# WORK REQUEST:
Copy each entry below exactly as it appears.

# DATASET ENTRIES:
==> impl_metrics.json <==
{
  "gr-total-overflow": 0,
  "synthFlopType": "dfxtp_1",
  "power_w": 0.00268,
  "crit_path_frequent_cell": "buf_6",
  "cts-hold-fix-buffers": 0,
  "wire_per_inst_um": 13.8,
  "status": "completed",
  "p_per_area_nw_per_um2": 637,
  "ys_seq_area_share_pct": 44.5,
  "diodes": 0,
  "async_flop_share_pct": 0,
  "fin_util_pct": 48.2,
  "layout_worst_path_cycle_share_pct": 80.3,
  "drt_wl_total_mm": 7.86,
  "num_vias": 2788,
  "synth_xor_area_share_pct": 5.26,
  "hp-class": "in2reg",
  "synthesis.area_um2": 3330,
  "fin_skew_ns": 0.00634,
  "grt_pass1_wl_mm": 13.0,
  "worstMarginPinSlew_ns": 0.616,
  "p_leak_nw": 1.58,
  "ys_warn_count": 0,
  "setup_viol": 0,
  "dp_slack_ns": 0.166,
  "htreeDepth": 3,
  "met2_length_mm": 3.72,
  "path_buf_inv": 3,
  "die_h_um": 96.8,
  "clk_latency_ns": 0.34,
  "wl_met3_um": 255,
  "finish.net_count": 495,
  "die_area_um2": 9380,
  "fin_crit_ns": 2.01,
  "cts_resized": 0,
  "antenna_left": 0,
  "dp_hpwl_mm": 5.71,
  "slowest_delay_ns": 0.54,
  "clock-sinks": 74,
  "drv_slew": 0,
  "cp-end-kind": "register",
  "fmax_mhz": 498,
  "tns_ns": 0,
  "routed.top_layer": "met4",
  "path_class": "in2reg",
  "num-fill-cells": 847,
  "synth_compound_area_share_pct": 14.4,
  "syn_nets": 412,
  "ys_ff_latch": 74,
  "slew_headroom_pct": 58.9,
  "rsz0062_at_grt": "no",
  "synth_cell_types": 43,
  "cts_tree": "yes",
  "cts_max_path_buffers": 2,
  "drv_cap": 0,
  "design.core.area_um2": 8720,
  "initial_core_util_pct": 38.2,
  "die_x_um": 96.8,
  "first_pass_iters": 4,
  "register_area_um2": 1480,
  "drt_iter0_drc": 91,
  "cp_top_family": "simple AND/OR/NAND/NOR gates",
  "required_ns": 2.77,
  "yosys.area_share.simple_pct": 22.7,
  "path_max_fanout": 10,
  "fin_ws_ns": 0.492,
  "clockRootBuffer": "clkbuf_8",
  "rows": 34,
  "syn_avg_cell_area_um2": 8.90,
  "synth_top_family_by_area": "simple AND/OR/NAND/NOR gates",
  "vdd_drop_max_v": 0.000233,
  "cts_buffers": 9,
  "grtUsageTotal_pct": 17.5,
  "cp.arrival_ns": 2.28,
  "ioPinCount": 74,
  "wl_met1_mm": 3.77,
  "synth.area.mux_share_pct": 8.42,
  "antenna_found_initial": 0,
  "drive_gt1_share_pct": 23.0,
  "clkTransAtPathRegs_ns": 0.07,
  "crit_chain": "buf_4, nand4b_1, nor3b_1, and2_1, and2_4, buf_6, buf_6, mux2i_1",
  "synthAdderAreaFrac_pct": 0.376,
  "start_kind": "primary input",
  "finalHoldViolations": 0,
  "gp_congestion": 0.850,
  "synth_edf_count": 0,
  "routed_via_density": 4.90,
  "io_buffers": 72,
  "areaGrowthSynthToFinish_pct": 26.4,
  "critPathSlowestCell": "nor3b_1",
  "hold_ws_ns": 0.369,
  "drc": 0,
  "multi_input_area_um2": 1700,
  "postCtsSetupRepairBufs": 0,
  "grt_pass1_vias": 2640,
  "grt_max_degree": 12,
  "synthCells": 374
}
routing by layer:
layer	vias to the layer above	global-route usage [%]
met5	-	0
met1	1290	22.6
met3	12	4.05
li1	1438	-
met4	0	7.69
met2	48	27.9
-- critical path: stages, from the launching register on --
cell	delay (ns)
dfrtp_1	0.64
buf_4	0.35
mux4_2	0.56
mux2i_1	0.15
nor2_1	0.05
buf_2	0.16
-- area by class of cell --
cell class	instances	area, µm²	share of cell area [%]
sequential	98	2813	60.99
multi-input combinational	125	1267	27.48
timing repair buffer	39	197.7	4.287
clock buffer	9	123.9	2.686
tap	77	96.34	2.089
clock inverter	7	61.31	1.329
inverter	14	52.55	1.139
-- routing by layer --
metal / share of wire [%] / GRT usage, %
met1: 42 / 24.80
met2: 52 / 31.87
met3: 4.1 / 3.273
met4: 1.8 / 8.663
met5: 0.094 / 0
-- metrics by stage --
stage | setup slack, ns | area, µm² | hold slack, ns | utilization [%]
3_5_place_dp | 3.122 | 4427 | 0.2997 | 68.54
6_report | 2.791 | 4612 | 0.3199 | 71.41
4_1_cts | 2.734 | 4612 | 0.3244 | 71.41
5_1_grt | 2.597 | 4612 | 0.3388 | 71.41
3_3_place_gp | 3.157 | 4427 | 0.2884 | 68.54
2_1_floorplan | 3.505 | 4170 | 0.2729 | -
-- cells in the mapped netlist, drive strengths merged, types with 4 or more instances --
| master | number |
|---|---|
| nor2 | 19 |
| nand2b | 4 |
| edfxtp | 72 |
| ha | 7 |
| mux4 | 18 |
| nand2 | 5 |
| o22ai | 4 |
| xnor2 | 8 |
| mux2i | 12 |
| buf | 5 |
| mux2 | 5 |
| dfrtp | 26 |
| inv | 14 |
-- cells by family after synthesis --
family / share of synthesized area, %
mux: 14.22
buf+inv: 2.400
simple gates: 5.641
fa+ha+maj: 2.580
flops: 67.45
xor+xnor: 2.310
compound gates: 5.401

# RESULT:
==> impl_metrics.json <==
{
  "gr-total-overflow": 0,
  "synthFlopType": "dfxtp_1",
  "power_w": 0.00268,
  "crit_path_frequent_cell": "buf_6",
  "cts-hold-fix-buffers": 0,
  "wire_per_inst_um": 13.8,
  "status": "completed",
  "p_per_area_nw_per_um2": 637,
  "ys_seq_area_share_pct": 44.5,
  "diodes": 0,
  "async_flop_share_pct": 0,
  "fin_util_pct": 48.2,
  "layout_worst_path_cycle_share_pct": 80.3,
  "drt_wl_total_mm": 7.86,
  "num_vias": 2788,
  "synth_xor_area_share_pct": 5.26,
  "hp-class": "in2reg",
  "synthesis.area_um2": 3330,
  "fin_skew_ns": 0.00634,
  "grt_pass1_wl_mm": 13.0,
  "worstMarginPinSlew_ns": 0.616,
  "p_leak_nw": 1.58,
  "ys_warn_count": 0,
  "setup_viol": 0,
  "dp_slack_ns": 0.166,
  "htreeDepth": 3,
  "met2_length_mm": 3.72,
  "path_buf_inv": 3,
  "die_h_um": 96.8,
  "clk_latency_ns": 0.34,
  "wl_met3_um": 255,
  "finish.net_count": 495,
  "die_area_um2": 9380,
  "fin_crit_ns": 2.01,
  "cts_resized": 0,
  "antenna_left": 0,
  "dp_hpwl_mm": 5.71,
  "slowest_delay_ns": 0.54,
  "clock-sinks": 74,
  "drv_slew": 0,
  "cp-end-kind": "register",
  "fmax_mhz": 498,
  "tns_ns": 0,
  "routed.top_layer": "met4",
  "path_class": "in2reg",
  "num-fill-cells": 847,
  "synth_compound_area_share_pct": 14.4,
  "syn_nets": 412,
  "ys_ff_latch": 74,
  "slew_headroom_pct": 58.9,
  "rsz0062_at_grt": "no",
  "synth_cell_types": 43,
  "cts_tree": "yes",
  "cts_max_path_buffers": 2,
  "drv_cap": 0,
  "design.core.area_um2": 8720,
  "initial_core_util_pct": 38.2,
  "die_x_um": 96.8,
  "first_pass_iters": 4,
  "register_area_um2": 1480,
  "drt_iter0_drc": 91,
  "cp_top_family": "simple AND/OR/NAND/NOR gates",
  "required_ns": 2.77,
  "yosys.area_share.simple_pct": 22.7,
  "path_max_fanout": 10,
  "fin_ws_ns": 0.492,
  "clockRootBuffer": "clkbuf_8",
  "rows": 34,
  "syn_avg_cell_area_um2": 8.90,
  "synth_top_family_by_area": "simple AND/OR/NAND/NOR gates",
  "vdd_drop_max_v": 0.000233,
  "cts_buffers": 9,
  "grtUsageTotal_pct": 17.5,
  "cp.arrival_ns": 2.28,
  "ioPinCount": 74,
  "wl_met1_mm": 3.77,
  "synth.area.mux_share_pct": 8.42,
  "antenna_found_initial": 0,
  "drive_gt1_share_pct": 23.0,
  "clkTransAtPathRegs_ns": 0.07,
  "crit_chain": "buf_4, nand4b_1, nor3b_1, and2_1, and2_4, buf_6, buf_6, mux2i_1",
  "synthAdderAreaFrac_pct": 0.376,
  "start_kind": "primary input",
  "finalHoldViolations": 0,
  "gp_congestion": 0.850,
  "synth_edf_count": 0,
  "routed_via_density": 4.90,
  "io_buffers": 72,
  "areaGrowthSynthToFinish_pct": 26.4,
  "critPathSlowestCell": "nor3b_1",
  "hold_ws_ns": 0.369,
  "drc": 0,
  "multi_input_area_um2": 1700,
  "postCtsSetupRepairBufs": 0,
  "grt_pass1_vias": 2640,
  "grt_max_degree": 12,
  "synthCells": 374
}
routing by layer:
layer	vias to the layer above	global-route usage [%]
met5	-	0
met1	1290	22.6
met3	12	4.05
li1	1438	-
met4	0	7.69
met2	48	27.9
-- critical path: stages, from the launching register on --
cell	delay (ns)
dfrtp_1	0.64
buf_4	0.35
mux4_2	0.56
mux2i_1	0.15
nor2_1	0.05
buf_2	0.16
-- area by class of cell --
cell class	instances	area, µm²	share of cell area [%]
sequential	98	2813	60.99
multi-input combinational	125	1267	27.48
timing repair buffer	39	197.7	4.287
clock buffer	9	123.9	2.686
tap	77	96.34	2.089
clock inverter	7	61.31	1.329
inverter	14	52.55	1.139
-- routing by layer --
metal / share of wire [%] / GRT usage, %
met1: 42 / 24.80
met2: 52 / 31.87
met3: 4.1 / 3.273
met4: 1.8 / 8.663
met5: 0.094 / 0
-- metrics by stage --
stage | setup slack, ns | area, µm² | hold slack, ns | utilization [%]
3_5_place_dp | 3.122 | 4427 | 0.2997 | 68.54
6_report | 2.791 | 4612 | 0.3199 | 71.41
4_1_cts | 2.734 | 4612 | 0.3244 | 71.41
5_1_grt | 2.597 | 4612 | 0.3388 | 71.41
3_3_place_gp | 3.157 | 4427 | 0.2884 | 68.54
2_1_floorplan | 3.505 | 4170 | 0.2729 | -
-- cells in the mapped netlist, drive strengths merged, types with 4 or more instances --
| master | number |
|---|---|
| nor2 | 19 |
| nand2b | 4 |
| edfxtp | 72 |
| ha | 7 |
| mux4 | 18 |
| nand2 | 5 |
| o22ai | 4 |
| xnor2 | 8 |
| mux2i | 12 |
| buf | 5 |
| mux2 | 5 |
| dfrtp | 26 |
| inv | 14 |
-- cells by family after synthesis --
family / share of synthesized area, %
mux: 14.22
buf+inv: 2.400
simple gates: 5.641
fa+ha+maj: 2.580
flops: 67.45
xor+xnor: 2.310
compound gates: 5.401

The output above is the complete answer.